Process for retrieving text information from a library item.
In the first part of the process, Paperless retrieves text from most new library items. Paperless may retrieve text by performing Optical Character Recognition (OCR); it might also retrieve text by copying it directly from the library item. Depending on the type of file a library item was created from, Paperless will perform one of a couple different operations. Here is an outline of what Paperless does to retrieve text in each case:
Case 1: The library item was created by importing a PDF that contains searchable text.
Some PDFs contain text that can be selected. This text can also be pasted (after being copied) into a text editor (like TextEdit or Mariner Write). Frequently, this text can also be searched for within the document: if you open the .PDF file in Preview and search for a word or phrase in the document, Preview will return results in the document that match the word or phrase you entered into the search field.

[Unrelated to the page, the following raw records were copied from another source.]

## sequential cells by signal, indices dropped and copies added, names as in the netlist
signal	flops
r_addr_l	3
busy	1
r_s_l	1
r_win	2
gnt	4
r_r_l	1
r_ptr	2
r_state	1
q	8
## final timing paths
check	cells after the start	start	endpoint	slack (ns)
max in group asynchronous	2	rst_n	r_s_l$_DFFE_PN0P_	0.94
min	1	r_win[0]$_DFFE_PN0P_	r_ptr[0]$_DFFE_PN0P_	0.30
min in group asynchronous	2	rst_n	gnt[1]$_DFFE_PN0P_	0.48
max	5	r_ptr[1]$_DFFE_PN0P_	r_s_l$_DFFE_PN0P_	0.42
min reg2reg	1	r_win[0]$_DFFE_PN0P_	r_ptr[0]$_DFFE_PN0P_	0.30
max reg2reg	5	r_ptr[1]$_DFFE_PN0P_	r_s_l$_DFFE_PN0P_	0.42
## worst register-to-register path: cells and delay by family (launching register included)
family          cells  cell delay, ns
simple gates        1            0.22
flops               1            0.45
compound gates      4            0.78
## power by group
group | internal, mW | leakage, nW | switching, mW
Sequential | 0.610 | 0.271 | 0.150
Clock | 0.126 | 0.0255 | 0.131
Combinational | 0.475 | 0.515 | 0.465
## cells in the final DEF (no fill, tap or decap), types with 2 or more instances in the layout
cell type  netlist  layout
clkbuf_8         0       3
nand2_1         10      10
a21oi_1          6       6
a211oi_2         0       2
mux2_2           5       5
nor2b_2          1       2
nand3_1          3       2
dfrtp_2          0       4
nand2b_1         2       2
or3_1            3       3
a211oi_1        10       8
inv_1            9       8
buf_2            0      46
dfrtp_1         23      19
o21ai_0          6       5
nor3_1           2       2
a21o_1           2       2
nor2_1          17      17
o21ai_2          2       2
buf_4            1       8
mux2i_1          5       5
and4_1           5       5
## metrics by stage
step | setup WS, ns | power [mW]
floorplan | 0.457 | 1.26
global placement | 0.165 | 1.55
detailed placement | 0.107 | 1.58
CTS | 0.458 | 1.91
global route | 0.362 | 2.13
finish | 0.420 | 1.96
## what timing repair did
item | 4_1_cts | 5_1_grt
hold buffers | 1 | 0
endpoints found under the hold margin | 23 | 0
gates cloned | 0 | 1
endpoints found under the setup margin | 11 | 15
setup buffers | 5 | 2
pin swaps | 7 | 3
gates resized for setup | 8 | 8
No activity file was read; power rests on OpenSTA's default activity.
File: config.mk
export PLATFORM = sky130hd
export DESIGN_NAME = otter_rf_wb_arbiter
export DESIGN_NICKNAME = d
export VERILOG_FILES = /design/src/rtl/otter_rf_wb_arbiter.sv
export SDC_FILE = /design/constraint.sdc
export NUM_CORES = 1
export LEC_CHECK = 0
export ABC_CLOCK_PERIOD_IN_PS = 4900
export BUFFER_PORTS_ARGS = -buffer_cell sky130_fd_sc_hd__buf_2
export CELL_PAD_IN_SITES_DETAIL_PLACEMENT = 0
export CELL_PAD_IN_SITES_GLOBAL_PLACEMENT = 1
export CORE_MARGIN = 5
export CORE_UTILIZATION = 46
export CTS_CLUSTER_DIAMETER = 100
export DETAILED_ROUTE_END_ITERATION = 16
export MAX_ROUTING_LAYER = met4
export PLACE_DENSITY_LB_ADDON = 0.1
export SETUP_SLACK_MARGIN = 0.3
export SYNTH_ARGS = -nofsm -noshare
export SYNTH_HDL_FRONTEND = slang
export SYNTH_SLANG_ARGS = --single-unit
export TNS_END_PERCENT = 30
File: constraint.sdc
create_clock -name CLK -period 4.9 [get_ports CLK]
set_input_delay 0.49 -clock CLK [delete_from_list [all_inputs] [get_ports CLK]]
set_output_delay 0.49 -clock CLK [all_outputs]
set_load 0.005 [all_outputs]
[src/rtl/mux4_rr_arbiter_pkg.sv]
// Shared types and the round-robin search used by the four-way output arbiter.
package mux4_rr_arbiter_pkg;

  localparam int NREQ = 4;

  typedef enum logic {
    IDLE  = 1'b0,
    GRANT = 1'b1
  } state_t;

  typedef struct packed {
    logic       found;
    logic [1:0] idx;
  } rr_pick_t;

  // First set bit of mask, visiting last+1, last+2, ... modulo NREQ.
  function automatic rr_pick_t rr_next(input logic [NREQ-1:0] mask, input logic [1:0] last);
    rr_pick_t   pick;
    logic [1:0] cand;
    pick.found = 1'b0;
    pick.idx   = 2'd0;
    for (int i = 1; i <= NREQ; i++) begin
      cand = last + 2'(i);
      if (!pick.found && mask[cand]) begin
        pick.found = 1'b1;
        pick.idx   = cand;
      end else begin
        pick = pick;
      end
    end
    return pick;
  endfunction

endpackage

[src/rtl/mux4_rr_arbiter_mux4_word.sv]
// Purely combinational 4:1 word multiplexer steered by the arbiter select.
module mux4_word #(
  parameter int DW = 8
) (
  input  logic [1:0]    sel,
  input  logic [DW-1:0] d0,
  input  logic [DW-1:0] d1,
  input  logic [DW-1:0] d2,
  input  logic [DW-1:0] d3,
  output logic [DW-1:0] y
);

  // Select one of the four requester words.
  always_comb begin
    y = d0;
    case (sel)
      2'd0:    y = d0;
      2'd1:    y = d1;
      2'd2:    y = d2;
      2'd3:    y = d3;
      default: y = d0;
    endcase
  end

endmodule

[src/rtl/mux4_rr_arbiter.sv]
// Round-robin arbiter sharing one valid/ready output channel among four producers,
// with a per-grant transfer limit that only bites while someone else is waiting.
module mux4_rr_arbiter
  import mux4_rr_arbiter_pkg::*;
#(
  parameter int DW       = 8,
  parameter int MAX_HOLD = 4
) (
  input  logic                 clk,
  input  logic                 rst,
  input  logic [NREQ-1:0]      req,
  input  logic [NREQ*DW-1:0]   din,
  input  logic                 out_ready,
  output logic                 out_valid,
  output logic [DW-1:0]        out_data,
  output logic [1:0]           sel,
  output logic [NREQ-1:0]      gnt,
  output logic                 busy
);

  localparam int CW = $clog2(MAX_HOLD + 1);
  // Count value at which the transfer in flight is the MAX_HOLD-th of this grant.
  localparam logic [CW-1:0] HOLD_LAST = CW'(MAX_HOLD - 1);
  localparam logic [CW-1:0] HOLD_MAX  = CW'(MAX_HOLD);

  state_t          state_r;
  logic [1:0]      last_r;
  logic [CW-1:0]   count_r;
  logic            xfer_s;
  logic            others_s;
  logic            release_s;
  rr_pick_t        idle_pick_s;
  rr_pick_t        rel_pick_s;

  mux4_word #(.DW(DW)) u_mux (
    .sel (sel),
    .d0  (din[0*DW +: DW]),
    .d1  (din[1*DW +: DW]),
    .d2  (din[2*DW +: DW]),
    .d3  (din[3*DW +: DW]),
    .y   (out_data)
  );

  assign out_valid   = busy & req[sel];
  assign xfer_s      = out_valid & out_ready;
  assign others_s    = |(req & ~gnt);
  assign idle_pick_s = rr_next(req, last_r);
  assign rel_pick_s  = rr_next(req & ~gnt, sel);

  // Owner gives up the channel when it stops requesting or uses up its quota while others wait.
  always_comb begin
    release_s = 1'b0;
    if (state_r == GRANT) begin
      if (!req[sel]) begin
        release_s = 1'b1;
      end else if (xfer_s && (count_r == HOLD_LAST) && others_s) begin
        release_s = 1'b1;
      end else begin
        release_s = 1'b0;
      end
    end else begin
      release_s = 1'b0;
    end
  end

  // Arbitration FSM: grant, hold count and last-owner pointer.
  always_ff @(posedge clk or posedge rst) begin
    if (rst) begin
      state_r <= IDLE;
      gnt     <= 4'b0000;
      sel     <= 2'd0;
      busy    <= 1'b0;
      count_r <= '0;
      last_r  <= 2'd3;
    end else begin
      case (state_r)
        IDLE: begin
          if (idle_pick_s.found) begin
            state_r <= GRANT;
            gnt     <= 4'b0001 << idle_pick_s.idx;
            sel     <= idle_pick_s.idx;
            busy    <= 1'b1;
            count_r <= '0;
          end else begin
            state_r <= IDLE;
          end
        end
        GRANT: begin
          if (release_s) begin
            last_r  <= sel;
            count_r <= '0;
            if (rel_pick_s.found) begin
              gnt <= 4'b0001 << rel_pick_s.idx;
              sel <= rel_pick_s.idx;
            end else begin
              state_r <= IDLE;
              gnt     <= 4'b0000;
              busy    <= 1'b0;
            end
          end else if (xfer_s) begin
            // Quota used with nobody waiting: start a fresh quota for the same owner.
            if (count_r == HOLD_LAST) begin
              count_r <= '0;
            end else if (count_r != HOLD_MAX) begin
              count_r <= count_r + 1'b1;
            end else begin
              count_r <= count_r;
            end
          end else begin
            count_r <= count_r;
          end
        end
        default: begin
          state_r <= IDLE;
          gnt     <= 4'b0000;
          sel     <= 2'd0;
          busy    <= 1'b0;
          count_r <= '0;
        end
      endcase
    end
  end

endmodule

Different names are used to describe these types of PDFs. Here are some examples:
Embedded-text (or text-embedded) PDF
If a library item was created from a PDF contains searchable text, Paperless will copy the searchable text from the PDF. Paperless will write the text information it retrieved in this manner to the OCR Text field.
Case 2: The library item was created by importing an image file.
An image file is an image file, it does not contain text that is searchable; if the file contains text, the text is image information (it is not text information).
Examples of image files include:
An art file or digital photograph (files with extensions .JPEG, .TIF/ TIFF, GIF, and .PNG)
Images from Web pages
A .PDF that does not contain embedded (selectable) text
If a library item was created from an image file, Paperless will perform Optical Character Recognition (OCR) on the file. Paperless will write the text information it retrieved in this manner to the OCR Text field.
Case 3: The library item was created by importing some other type of file.
Files can be imported to Paperless that are not PDF and not image files. Some examples include:
A rich-text (.RTF) file
A text-only (.TXT) file
If a library item was created by importing a file that is not a PDF that contains searchable text and which is not an image file, Paperless will not attempt to retrieve text from the library item. No text will appear for the library item in the OCR Text field.
Frequently Asked Questions
Why isn't it possible to select text in a PDF Paperless has performed OCR on?
A question we are asked frequently is why it is not possible to select text within a PDF once Paperless has performed OCR on a source file.
At this time, Paperless does not add selectable text to a source file after having performed OCR. At this time, the text retrieval process only outputs text that has been retrieved to the OCR Text field.